The brake chattering is preferably based on a brake pressure signal p_BObtaining, wherein a hot or cold shudder can be distinguished from the wheel speed signal ω.

Alternatively, it is also possible to directly infer a brake jerk event from the wheel speed signal ω.

If it is determined in the logic in block 1 that brake jerk occurs during the braking process, then in the next block 2 the brake jerk counter is increased by the value 1. Expediently, the value of the counter is increased by the value 1 only once during each braking process, irrespective of the duration of the brake jerk and irrespective of whether the brake jerk occurs once or several times during the operation of the braking process.

The brake jerk counter may be shown in block 3 in a form that requires the driver to look for a workshop. This is especially the case if the brake jerk counter exceeds a limit value.
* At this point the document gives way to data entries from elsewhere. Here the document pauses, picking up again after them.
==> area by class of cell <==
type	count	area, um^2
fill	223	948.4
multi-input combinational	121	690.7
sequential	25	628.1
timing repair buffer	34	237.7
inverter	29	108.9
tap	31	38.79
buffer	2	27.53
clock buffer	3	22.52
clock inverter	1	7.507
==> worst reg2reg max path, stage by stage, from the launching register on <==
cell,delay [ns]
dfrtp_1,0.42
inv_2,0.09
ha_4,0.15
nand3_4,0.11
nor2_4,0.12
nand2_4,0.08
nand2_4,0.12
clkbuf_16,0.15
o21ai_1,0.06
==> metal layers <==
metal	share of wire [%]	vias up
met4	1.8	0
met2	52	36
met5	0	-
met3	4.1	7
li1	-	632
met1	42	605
===== src/rtl/des_align_ctrl.sv =====
// des_align_ctrl
// Word-alignment controller for the deserializer tree output. Rotates each
// W-bit word by a slip offset (bit 0 earliest) and runs an offset search
// against a training pattern until lock, then optionally monitors alignment
// and re-searches on persistent mismatches.
// Ports:
//   i_clk, i_rst_n        clock, synchronous active-low reset
//   i_en                  run alignment FSM (0 forces IDLE)
//   i_valid, i_dat        input word strobe and data
//   i_pattern             training pattern
//   i_mon_en              check pattern while LOCKED
//   o_dat, o_valid        aligned word, 1-cycle latency
//   o_offset              current slip offset
//   o_locked, o_fail      state decodes
//   o_state               IDLE=0 SETTLE=1 CHECK=2 SLIP=3 LOCKED=4 FAIL=5
//   o_err_cnt             saturating mismatch count while LOCKED
module des_align_ctrl #(
    parameter int unsigned Width        = 16,
    parameter int unsigned SettleCycles = 4,
    parameter int unsigned LockCount    = 8,
    parameter int unsigned ErrThresh    = 4
) (
    input  logic                     i_clk,
    input  logic                     i_rst_n,
    input  logic                     i_en,
    input  logic                     i_valid,
    input  logic [Width-1:0]         i_dat,
    input  logic [Width-1:0]         i_pattern,
    input  logic                     i_mon_en,
    output logic [Width-1:0]         o_dat,
    output logic                     o_valid,
    output logic [$clog2(Width)-1:0] o_offset,
    output logic                     o_locked,
    output logic                     o_fail,
    output logic [2:0]               o_state,
    output logic [7:0]               o_err_cnt
);

    localparam int unsigned OW  = $clog2(Width);
    localparam int unsigned SLW = $clog2(Width + 1);
    localparam int unsigned STW = $clog2(SettleCycles + 1);
    localparam int unsigned MCW = $clog2(LockCount + 1);
    localparam int unsigned CEW = $clog2(ErrThresh + 1);

    localparam logic [2:0] S_IDLE   = 3'd0;
    localparam logic [2:0] S_SETTLE = 3'd1;
    localparam logic [2:0] S_CHECK  = 3'd2;
    localparam logic [2:0] S_SLIP   = 3'd3;
    localparam logic [2:0] S_LOCKED = 3'd4;
    localparam logic [2:0] S_FAIL   = 3'd5;

    logic [2:0]       state_q,      state_d;
    logic [Width-1:0] prev_q,       prev_d;
    logic [Width-1:0] dat_q,        dat_d;
    logic             valid_q,      valid_d;
    logic [OW-1:0]    offset_q,     offset_d;
    logic             locked_q,     locked_d;
    logic             fail_q,       fail_d;
    logic [7:0]       err_cnt_q,    err_cnt_d;
    logic [STW-1:0]   settle_cnt_q, settle_cnt_d;
    logic [MCW-1:0]   match_cnt_q,  match_cnt_d;
    logic [SLW-1:0]   slip_cnt_q,   slip_cnt_d;
    logic [CEW-1:0]   cerr_cnt_q,   cerr_cnt_d;

    logic [2*Width-1:0] shifted;
    logic [Width-1:0]   aligned;
    logic               match;
    logic [OW-1:0]      offset_inc;

    // Offset k selects stream bits k..k+W-1; the previous word supplies LSBs.
    assign shifted = {i_dat, prev_q} >> offset_q;
    assign aligned = shifted[Width-1:0];
    assign match   = (aligned == i_pattern);

    // Explicit wrap so non-power-of-2 widths never reach an invalid offset.
    assign offset_inc = (offset_q == OW'(Width - 1)) ? '0 : offset_q + OW'(1);

    // Next-state, datapath and counters.
    always_comb begin
        state_d      = state_q;
        prev_d       = i_valid ? i_dat : prev_q;
        dat_d        = i_valid ? aligned : dat_q;
        valid_d      = i_valid;
        offset_d     = offset_q;
        err_cnt_d    = err_cnt_q;
        settle_cnt_d = settle_cnt_q;
        match_cnt_d  = match_cnt_q;
        slip_cnt_d   = slip_cnt_q;
        cerr_cnt_d   = cerr_cnt_q;

        if (!i_en) begin
            state_d      = S_IDLE;
            settle_cnt_d = '0;
            match_cnt_d  = '0;
            slip_cnt_d   = '0;
            cerr_cnt_d   = '0;
        end else begin
            case (state_q)
                S_IDLE: begin
                    state_d      = S_SETTLE;
                    settle_cnt_d = '0;
                    match_cnt_d  = '0;
                    slip_cnt_d   = '0;
                end
                S_SETTLE: begin
                    if (i_valid) begin
                        if (settle_cnt_q == STW'(SettleCycles - 1)) begin
                            state_d      = S_CHECK;
                            settle_cnt_d = '0;
                            match_cnt_d  = '0;
                        end else begin
                            settle_cnt_d = settle_cnt_q + STW'(1);
                        end
                    end
                end
                S_CHECK: begin
                    if (i_valid) begin
                        if (match) begin
                            if (match_cnt_q == MCW'(LockCount - 1)) begin
                                state_d     = S_LOCKED;
                                match_cnt_d = '0;
                                cerr_cnt_d  = '0;
                            end else begin
                                match_cnt_d = match_cnt_q + MCW'(1);
                            end
                        end else begin
                            match_cnt_d = '0;
                            state_d     = S_SLIP;
                        end
                    end
                end
                S_SLIP: begin
                    offset_d   = offset_inc;
                    slip_cnt_d = slip_cnt_q + SLW'(1);
                    if (slip_cnt_q == SLW'(Width - 1)) begin
                        state_d = S_FAIL;
                    end else begin
                        state_d      = S_SETTLE;
                        settle_cnt_d = '0;
                    end
                end
                S_LOCKED: begin
                    if (i_valid && i_mon_en) begin
                        if (match) begin
                            cerr_cnt_d = '0;
                        end else begin
                            if (err_cnt_q != 8'hFF) begin
                                err_cnt_d = err_cnt_q + 8'd1;
                            end
                            if (cerr_cnt_q == CEW'(ErrThresh - 1)) begin
                                // Lock lost: start a fresh full search.
                                state_d    = S_SLIP;
                                slip_cnt_d = '0;
                                cerr_cnt_d = '0;
                            end else begin
                                cerr_cnt_d = cerr_cnt_q + CEW'(1);
                            end
                        end
                    end
                end
                S_FAIL:  state_d = S_FAIL;
                default: state_d = S_IDLE;
            endcase
        end

        locked_d = (state_d == S_LOCKED);
        fail_d   = (state_d == S_FAIL);
    end

    // State and output registers.
    always_ff @(posedge i_clk) begin
        if (!i_rst_n) begin
            state_q      <= S_IDLE;
            prev_q       <= '0;
            dat_q        <= '0;
            valid_q      <= 1'b0;
            offset_q     <= '0;
            locked_q     <= 1'b0;
            fail_q       <= 1'b0;
            err_cnt_q    <= '0;
            settle_cnt_q <= '0;
            match_cnt_q  <= '0;
            slip_cnt_q   <= '0;
            cerr_cnt_q   <= '0;
        end else begin
            state_q      <= state_d;
            prev_q       <= prev_d;
            dat_q        <= dat_d;
            valid_q      <= valid_d;
            offset_q     <= offset_d;
            locked_q     <= locked_d;
            fail_q       <= fail_d;
            err_cnt_q    <= err_cnt_d;
            settle_cnt_q <= settle_cnt_d;
            match_cnt_q  <= match_cnt_d;
            slip_cnt_q   <= slip_cnt_d;
            cerr_cnt_q   <= cerr_cnt_d;
        end
    end

    assign o_dat     = dat_q;
    assign o_valid   = valid_q;
    assign o_offset  = offset_q;
    assign o_locked  = locked_q;
    assign o_fail    = fail_q;
    assign o_state   = state_q;
    assign o_err_cnt = err_cnt_q;

endmodule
In addition or alternatively, it is also possible to store the brake jerk counter according to block 4 internally, for example in the control unit, and to provide the brake jerk counter in the next train seek, after which measures for eliminating brake jerk, for example on the brake disk of the vehicle, can be carried out if necessary.

If the number of brake jerks determined in the brake jerk counter exceeds the limit value, the brake jerk counter shown in block 3 and stored in block 4 simultaneously shows a warning signal or can lead to an output of a warning signal.

Claims

1. A method for detecting brake wear in a vehicle, wherein a driving state variable and/or a brake state variable are detected, and if brake jerk is determined several times from the driving state variable or the behavior of the brake state variable and the amount of the determined brake jerk exceeds a limit value, a warning signal indicating an increase in brake wear is generated.

2. Method according to claim 1, characterized in that the wheel speed signal is detected as a driving state variable which is checked for brake jerk.

3. Method according to claim 1 or 2, characterized in that the brake pressure signal of a hydraulic vehicle brake in the vehicle is acquired as the brake state variable which is checked for brake jerk.

4. Method according to one of claims 1 to 3, characterized in that brake jerk is present if the driving state variable or the brake state variable overlaps a signal whose frequency (f) corresponds to the formulaOr twice said formula, wherein

v represents the vehicle speed

r represents the dynamic rolling radius of the tire.

5. Method according to one of claims 1 to 4, characterized in that brake jerk is present if the signal overlapping the driving state variable or the brake state variable has an amplitude which exceeds a limit value.

6. A method according to any one of claims 1 to 5, characterized in that only a maximum of one brake chatter is counted per braking process.

7. Method according to any of claims 1 to 6, characterized by being performed during a partially or fully automated braking process.

8. Method for carrying out a completely or partially automated braking process, in particular according to one of claims 1 to 7, wherein for the case in which the course of the driving state variable and/or the brake state variable overlaps with the brake jerk, the driving state variable or the brake state variable is subjected to a filtering or compensation in order to eliminate the brake jerk, and subsequently the automated braking process is based on the driving state variable or the brake state variable.

9. A control device for actuating a brake actuator for carrying out the method according to one of claims 1 to 8.

10. A vehicle having a control apparatus according to claim 9 and a brake actuator in a braking system of the vehicle.

11. A computer program product with program code designed for: the steps of the method according to any one of claims 1 to 8 are carried out when the computer program product is run in the control device according to claim 9.